**EXERCISE BRIEF**
Please copy every line of the records below that holds the word "shifted".

Saved data entries
**src/rtl/slcw_pkg.sv**
```systemverilog
// shared types and constants of the spi display command writer
`default_nettype none

package slcw_pkg;

    // coordinate width; sums wrap at this width, words always go out as 16 bits
    localparam int COORD_BITS = 16;
    localparam int WORD_BITS  = 16;
    localparam int BYTE_BITS  = 8;
    localparam int BIT_CNT_BITS = $clog2(BYTE_BITS);

    localparam int FUNC_BITS   = 2;
    localparam int ORIENT_BITS = 2;
    localparam int OFFSET_BITS = 8;
    localparam int CFG_IDX_BITS  = 1;
    localparam int CFG_DATA_BITS = 8;

    localparam logic [CFG_IDX_BITS-1:0] REG_ORIENT = 1'd0;
    localparam logic [CFG_IDX_BITS-1:0] REG_OFFSET = 1'd1;

    localparam logic [ORIENT_BITS-1:0] ORIENT_RESET = 2'd0;
    localparam logic [OFFSET_BITS-1:0] OFFSET_RESET = 8'h3c;

    localparam logic [BYTE_BITS-1:0] CMD_COL_SET   = 8'h2a;
    localparam logic [BYTE_BITS-1:0] CMD_ROW_SET   = 8'h2b;
    localparam logic [BYTE_BITS-1:0] CMD_MEM_WRITE = 8'h2c;

    // frame slots within one request
    localparam int SLOT_BITS = 4;
    localparam logic [SLOT_BITS-1:0] SLOT_FIRST    = 4'd0;
    localparam logic [SLOT_BITS-1:0] SLOT_WORD_HI  = 4'd0;
    localparam logic [SLOT_BITS-1:0] SLOT_WORD_LO  = 4'd1;
    localparam logic [SLOT_BITS-1:0] SLOT_COL_CMD  = 4'd0;
    localparam logic [SLOT_BITS-1:0] SLOT_C0_HI    = 4'd1;
    localparam logic [SLOT_BITS-1:0] SLOT_C0_LO    = 4'd2;
    localparam logic [SLOT_BITS-1:0] SLOT_C1_HI    = 4'd3;
    localparam logic [SLOT_BITS-1:0] SLOT_C1_LO    = 4'd4;
    localparam logic [SLOT_BITS-1:0] SLOT_ROW_CMD  = 4'd5;
    localparam logic [SLOT_BITS-1:0] SLOT_R0_HI    = 4'd6;
    localparam logic [SLOT_BITS-1:0] SLOT_R0_LO    = 4'd7;
    localparam logic [SLOT_BITS-1:0] SLOT_R1_HI    = 4'd8;
    localparam logic [SLOT_BITS-1:0] SLOT_R1_LO    = 4'd9;
    localparam logic [SLOT_BITS-1:0] SLOT_MEM_CMD  = 4'd10;

    typedef enum logic [FUNC_BITS-1:0] {
        FN_CMD_BYTE  = 2'd0,
        FN_DATA_BYTE = 2'd1,
        FN_DATA_WORD = 2'd2,
        FN_WINDOW    = 2'd3
    } t_func;

    typedef enum logic {
        SQ_IDLE,
        SQ_SEND
    } t_seq_state;

    typedef enum logic [1:0] {
        SH_IDLE,
        SH_SHIFT,
        SH_DONE
    } t_shift_state;

    typedef struct packed {
        logic [BYTE_BITS-1:0] data;
        logic                 cmd;
        logic                 last;
    } t_frame;

endpackage

`default_nettype wire

```
**src/rtl/slcw_req_if.sv**
```systemverilog
// request channel: one display write request per transaction
`default_nettype none

interface slcw_req_if;
    logic                             valid;
    logic                             ready;
    logic [slcw_pkg::FUNC_BITS-1:0]   func;
    logic [15:0]                      value;
    logic [15:0]                      col_start;
    logic [15:0]                      row_start;
    logic [15:0]                      col_end;
    logic [15:0]                      row_end;

    modport source (
        output valid, func, value, col_start, row_start, col_end, row_end,
        input  ready
    );
    modport sink (
        input  valid, func, value, col_start, row_start, col_end, row_end,
        output ready
    );
endinterface

`default_nettype wire

```
**src/rtl/slcw_frm_if.sv**
```systemverilog
// frame channel: one spi byte frame per transaction
`default_nettype none

interface slcw_frm_if;
    logic       valid;
    logic       ready;
    logic [7:0] frame_byte;
    logic       is_command;
    logic       last;

    modport source (
        output valid, frame_byte, is_command, last,
        input  ready
    );
    modport sink (
        input  valid, frame_byte, is_command, last,
        output ready
    );
endinterface

`default_nettype wire

```
**src/rtl/slcw_seq.sv**
```systemverilog
// request sequencer: latches a request and hands out its frames one by one
`default_nettype none

module slcw_seq (
    input  wire                                    i_clk,
    input  wire                                    i_rst_n,
    input  wire [slcw_pkg::ORIENT_BITS-1:0]        i_orient,
    input  wire [slcw_pkg::OFFSET_BITS-1:0]        i_offset,
    slcw_req_if.sink                               i_req,
    output slcw_pkg::t_frame                       o_frame,
    output logic                                   o_frame_valid,
    input  wire                                    i_frame_ready
);
    import slcw_pkg::*;

    t_seq_state r_state, n_state;
    t_func                  r_func;
    logic [WORD_BITS-1:0]   r_value;
    logic [COORD_BITS-1:0]  r_c0, r_c1, r_r0, r_r1;
    logic [SLOT_BITS-1:0]   r_slot, r_last_slot;

    logic                   w_accept;
    logic                   w_adv;
    logic [COORD_BITS-1:0]  w_c0_in, w_c1_in, w_r0_in, w_r1_in;
    logic [COORD_BITS-1:0]  w_off;
    logic [WORD_BITS-1:0]   w_c0, w_c1, w_r0, w_r1;
    logic [SLOT_BITS-1:0]   w_last_slot;

    assign w_off = COORD_BITS'(i_offset);

    // orientations 0 and 1 shift the columns, 2 and 3 the rows
    always_comb begin
        w_c0_in = i_req.col_start[COORD_BITS-1:0];
        w_c1_in = i_req.col_end[COORD_BITS-1:0];
        w_r0_in = i_req.row_start[COORD_BITS-1:0];
        w_r1_in = i_req.row_end[COORD_BITS-1:0];
        if (!i_orient[1]) begin
            w_c0_in = w_c0_in + w_off;
            w_c1_in = w_c1_in + w_off;
        end else begin
            w_r0_in = w_r0_in + w_off;
            w_r1_in = w_r1_in + w_off;
        end
    end

    always_comb begin
        case (t_func'(i_req.func))
            FN_DATA_WORD: w_last_slot = SLOT_WORD_LO;
            FN_WINDOW:    w_last_slot = SLOT_MEM_CMD;
            default:      w_last_slot = SLOT_FIRST;
        endcase
    end

    // next state
    always_comb begin
        n_state = r_state;
        case (r_state)
            SQ_IDLE: begin
                if (i_req.valid) begin
                    n_state = SQ_SEND;
                end
            end
            SQ_SEND: begin
                if (i_frame_ready && (r_slot == r_last_slot)) begin
                    n_state = SQ_IDLE;
                end
            end
            default: n_state = SQ_IDLE;
        endcase
    end

    // outputs
    always_comb begin
        i_req.ready   = 1'b0;
        o_frame_valid = 1'b0;
        case (r_state)
            SQ_IDLE: i_req.ready   = 1'b1;
            SQ_SEND: o_frame_valid = 1'b1;
            default: ;
        endcase
    end

    assign w_accept = i_req.valid && i_req.ready;
    assign w_adv    = o_frame_valid && i_frame_ready;

    always_ff @(posedge i_clk) begin
        if (!i_rst_n) begin
            r_state <= SQ_IDLE;
            r_slot  <= SLOT_FIRST;
        end else begin
            r_state <= n_state;
            if (w_accept) begin
                r_slot <= SLOT_FIRST;
            end else if (w_adv) begin
                r_slot <= r_slot + 1'b1;
            end
        end
    end

    always_ff @(posedge i_clk) begin
        if (w_accept) begin
            r_func      <= t_func'(i_req.func);
            r_value     <= i_req.value;
            r_c0        <= w_c0_in;
            r_c1        <= w_c1_in;
            r_r0        <= w_r0_in;
            r_r1        <= w_r1_in;
            r_last_slot <= w_last_slot;
        end
    end

    assign w_c0 = WORD_BITS'(r_c0);
    assign w_c1 = WORD_BITS'(r_c1);
    assign w_r0 = WORD_BITS'(r_r0);
    assign w_r1 = WORD_BITS'(r_r1);

    // frame content for the current slot
    always_comb begin
        o_frame.data = r_value[BYTE_BITS-1:0];
        o_frame.cmd  = 1'b0;
        o_frame.last = (r_slot == r_last_slot);
        case (r_func)
            FN_CMD_BYTE: o_frame.cmd = 1'b1;
            FN_DATA_BYTE: ;
            FN_DATA_WORD: begin
                if (r_slot == SLOT_WORD_HI) begin
                    o_frame.data = r_value[WORD_BITS-1:BYTE_BITS];
                end
            end
            FN_WINDOW: begin
                case (r_slot)
                    SLOT_COL_CMD: begin
                        o_frame.data = CMD_COL_SET;
                        o_frame.cmd  = 1'b1;
                    end
                    SLOT_C0_HI: o_frame.data = w_c0[WORD_BITS-1:BYTE_BITS];
                    SLOT_C0_LO: o_frame.data = w_c0[BYTE_BITS-1:0];
                    SLOT_C1_HI: o_frame.data = w_c1[WORD_BITS-1:BYTE_BITS];
                    SLOT_C1_LO: o_frame.data = w_c1[BYTE_BITS-1:0];
                    SLOT_ROW_CMD: begin
                        o_frame.data = CMD_ROW_SET;
                        o_frame.cmd  = 1'b1;
                    end
                    SLOT_R0_HI: o_frame.data = w_r0[WORD_BITS-1:BYTE_BITS];
                    SLOT_R0_LO: o_frame.data = w_r0[BYTE_BITS-1:0];
                    SLOT_R1_HI: o_frame.data = w_r1[WORD_BITS-1:BYTE_BITS];
                    SLOT_R1_LO: o_frame.data = w_r1[BYTE_BITS-1:0];
                    default: begin
                        o_frame.data = CMD_MEM_WRITE;
                        o_frame.cmd  = 1'b1;
                    end
                endcase
            end
            default: ;
        endcase
    end

endmodule

`default_nettype wire

```
**src/rtl/slcw_ser.sv**
```systemverilog
// bit serializer: shifts each byte msb first over the serial line and captures it
`default_nettype none

module slcw_ser (
    input  wire                 i_clk,
    input  wire                 i_rst_n,
    input  slcw_pkg::t_frame    i_frame,
    input  wire                 i_frame_valid,
    output logic                o_frame_ready,
    slcw_frm_if.source          o_frm
);
    import slcw_pkg::*;

    t_shift_state r_state, n_state;
    logic [BYTE_BITS-1:0]    r_tx, r_rx;
    logic [BIT_CNT_BITS-1:0] r_bit_cnt;
    logic                    r_cmd, r_last;
    logic                    r_out_valid;
    logic [BYTE_BITS-1:0]    r_out_byte;
    logic                    r_out_cmd, r_out_last;

    logic w_load, w_shift, w_out_load, w_sdo, w_bit_done;

    assign w_sdo      = r_tx[BYTE_BITS-1];
    assign w_bit_done = (r_bit_cnt == BIT_CNT_BITS'(BYTE_BITS - 1));

    // next state
    always_comb begin
        n_state = r_state;
        case (r_state)
            SH_IDLE: begin
                if (i_frame_valid) begin
                    n_state = SH_SHIFT;
                end
            end
            SH_SHIFT: begin
                if (w_bit_done) begin
                    n_state = SH_DONE;
                end
            end
            SH_DONE: begin
                if (!r_out_valid || o_frm.ready) begin
                    n_state = SH_IDLE;
                end
            end
            default: n_state = SH_IDLE;
        endcase
    end

    // outputs
    always_comb begin
        o_frame_ready = 1'b0;
        w_shift       = 1'b0;
        w_out_load    = 1'b0;
        case (r_state)
            SH_IDLE:  o_frame_ready = 1'b1;
            SH_SHIFT: w_shift       = 1'b1;
            SH_DONE:  w_out_load    = !r_out_valid || o_frm.ready;
            default: ;
        endcase
    end

    assign w_load = i_frame_valid && o_frame_ready;

    always_ff @(posedge i_clk) begin
        if (!i_rst_n) begin
            r_state     <= SH_IDLE;
            r_bit_cnt   <= '0;
            r_out_valid <= 1'b0;
        end else begin
            r_state <= n_state;
            if (w_load) begin
                r_bit_cnt <= '0;
            end else if (w_shift) begin
                r_bit_cnt <= r_bit_cnt + 1'b1;
            end
            if (w_out_load) begin
                r_out_valid <= 1'b1;
            end else if (o_frm.ready) begin
                r_out_valid <= 1'b0;
            end
        end
    end

    always_ff @(posedge i_clk) begin
        if (w_load) begin
            r_tx   <= i_frame.data;
            r_cmd  <= i_frame.cmd;
            r_last <= i_frame.last;
        end else if (w_shift) begin
            r_tx <= {r_tx[BYTE_BITS-2:0], 1'b0};
        end
        // receive side of the line, as a loopback of the transmitted bit
        if (w_shift) begin
            r_rx <= {r_rx[BYTE_BITS-2:0], w_sdo};
        end
        if (w_out_load) begin
            r_out_byte <= r_rx;
            r_out_cmd  <= r_cmd;
            r_out_last <= r_last;
        end
    end

    assign o_frm.valid      = r_out_valid;
    assign o_frm.frame_byte = r_out_byte;
    assign o_frm.is_command = r_out_cmd;
    assign o_frm.last       = r_out_last;

endmodule

`default_nettype wire

```
**src/rtl/spi_lcd_command_writer.sv**
```systemverilog
// spi display command writer: display write requests in, spi byte frames out
//
// i_req carries one request per transaction: a command byte, a data byte, a
// 16-bit data word (high byte first) or a window set (0x2a, column bounds,
// 0x2b, row bounds, 0x2c). o_frm carries one byte frame per transaction with
// its command flag; last marks the final frame of the request.
// The configuration port writes orientation (index 0) and panel offset
// (index 1) whenever i_cfg_we is high. The offset is added to the column
// bounds in orientations 0 and 1 and to the row bounds in 2 and 3.
// Each frame is shifted out one bit per cycle: load, eight shifts and a
// move into the output register. A request produces one, two or eleven
// frames. A new request is taken once the last frame of the previous one
// has left the sequencer. The first frame passes the sequencer registers,
// then the serializer's shift register and its output register.
// A stalled receiver holds the output register; the next frame waits fully
// shifted behind it and the sequencer waits behind that.
// Reset sets orientation to 0, the offset to 0x3c and empties all stages.
`default_nettype none

module spi_lcd_command_writer (
    input  wire                                 i_clk,
    input  wire                                 i_rst_n,
    input  wire                                 i_cfg_we,
    input  wire [slcw_pkg::CFG_IDX_BITS-1:0]    i_cfg_idx,
    input  wire [slcw_pkg::CFG_DATA_BITS-1:0]   i_cfg_data,
    slcw_req_if.sink                            i_req,
    slcw_frm_if.source                          o_frm
);
    import slcw_pkg::*;

    logic [ORIENT_BITS-1:0] r_orient;
    logic [OFFSET_BITS-1:0] r_offset;

    t_frame w_frame;
    logic   w_frame_valid;
    logic   w_frame_ready;

    always_ff @(posedge i_clk) begin
        if (!i_rst_n) begin
            r_orient <= ORIENT_RESET;
            r_offset <= OFFSET_RESET;
        end else if (i_cfg_we) begin
            case (i_cfg_idx)
                REG_ORIENT: r_orient <= i_cfg_data[ORIENT_BITS-1:0];
                REG_OFFSET: r_offset <= i_cfg_data[OFFSET_BITS-1:0];
                default: ;
            endcase
        end
    end

    slcw_seq u_seq (
        .i_clk         (i_clk),
        .i_rst_n       (i_rst_n),
        .i_orient      (r_orient),
        .i_offset      (r_offset),
        .i_req         (i_req),
        .o_frame       (w_frame),
        .o_frame_valid (w_frame_valid),
        .i_frame_ready (w_frame_ready)
    );

    slcw_ser u_ser (
        .i_clk         (i_clk),
        .i_rst_n       (i_rst_n),
        .i_frame       (w_frame),
        .i_frame_valid (w_frame_valid),
        .o_frame_ready (w_frame_ready),
        .o_frm         (o_frm)
    );

`ifndef ASSERT_OFF
    // an accepted request keeps the sequencer busy for at least one frame
    a_busy_after_accept: assert property (@(posedge i_clk) disable iff (!i_rst_n)
        (i_req.valid && i_req.ready) |=> !i_req.ready)
        else $error("request ready right after accept");

    // the sequencer never offers a frame while it waits for a request
    a_no_frame_when_idle: assert property (@(posedge i_clk) disable iff (!i_rst_n)
        i_req.ready |-> !w_frame_valid)
        else $error("frame offered while idle");

    // handing over the last frame frees the request channel
    a_ready_after_last: assert property (@(posedge i_clk) disable iff (!i_rst_n)
        (w_frame_valid && w_frame_ready && w_frame.last) |=> i_req.ready)
        else $error("request channel not free after last frame");

    // a non-last frame always has a successor
    a_more_after_mid: assert property (@(posedge i_clk) disable iff (!i_rst_n)
        (w_frame_valid && w_frame_ready && !w_frame.last) |=> w_frame_valid)
        else $error("request ended without last frame");
`endif

endmodule

`default_nettype wire
```
**src/flat_wrapper.sv**
```systemverilog
// flat-port wrapper written by rule: the top's interface ports become plain ports
module spi_lcd_command_writer_flat import slcw_pkg::*;
  (i_clk, i_rst_n, i_cfg_we, i_cfg_idx, i_cfg_data, i_req_valid, i_req_func, i_req_value, i_req_col_start, i_req_row_start, i_req_col_end, i_req_row_end, i_req_ready, o_frm_valid, o_frm_frame_byte, o_frm_is_command, o_frm_last, o_frm_ready);
  slcw_req_if i_req_i ();
  slcw_frm_if o_frm_i ();
  input  wire i_clk;
  input  wire i_rst_n;
  input  wire i_cfg_we;
  input  wire [slcw_pkg::CFG_IDX_BITS-1:0] i_cfg_idx;
  input  wire [slcw_pkg::CFG_DATA_BITS-1:0] i_cfg_data;
  input wire logic [$bits(i_req_i.valid)-1:0] i_req_valid;
  input wire logic [$bits(i_req_i.func)-1:0] i_req_func;
  input wire logic [$bits(i_req_i.value)-1:0] i_req_value;
  input wire logic [$bits(i_req_i.col_start)-1:0] i_req_col_start;
  input wire logic [$bits(i_req_i.row_start)-1:0] i_req_row_start;
  input wire logic [$bits(i_req_i.col_end)-1:0] i_req_col_end;
  input wire logic [$bits(i_req_i.row_end)-1:0] i_req_row_end;
  output wire logic [$bits(i_req_i.ready)-1:0] i_req_ready;
  output wire logic [$bits(o_frm_i.valid)-1:0] o_frm_valid;
  output wire logic [$bits(o_frm_i.frame_byte)-1:0] o_frm_frame_byte;
  output wire logic [$bits(o_frm_i.is_command)-1:0] o_frm_is_command;
  output wire logic [$bits(o_frm_i.last)-1:0] o_frm_last;
  input wire logic [$bits(o_frm_i.ready)-1:0] o_frm_ready;
  assign i_req_i.valid = i_req_valid;
  assign i_req_i.func = i_req_func;
  assign i_req_i.value = i_req_value;
  assign i_req_i.col_start = i_req_col_start;
  assign i_req_i.row_start = i_req_row_start;
  assign i_req_i.col_end = i_req_col_end;
  assign i_req_i.row_end = i_req_row_end;
  assign i_req_ready = i_req_i.ready;
  assign o_frm_valid = o_frm_i.valid;
  assign o_frm_frame_byte = o_frm_i.frame_byte;
  assign o_frm_is_command = o_frm_i.is_command;
  assign o_frm_last = o_frm_i.last;
  assign o_frm_i.ready = o_frm_ready;
  spi_lcd_command_writer u_core (.i_clk(i_clk), .i_rst_n(i_rst_n), .i_cfg_we(i_cfg_we), .i_cfg_idx(i_cfg_idx), .i_cfg_data(i_cfg_data), .i_req(i_req_i), .o_frm(o_frm_i));
endmodule
```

**WRITTEN ANSWER**
// Each frame is shifted out one bit per cycle: load, eight shifts and a
// shifted behind it and the sequencer waits behind that.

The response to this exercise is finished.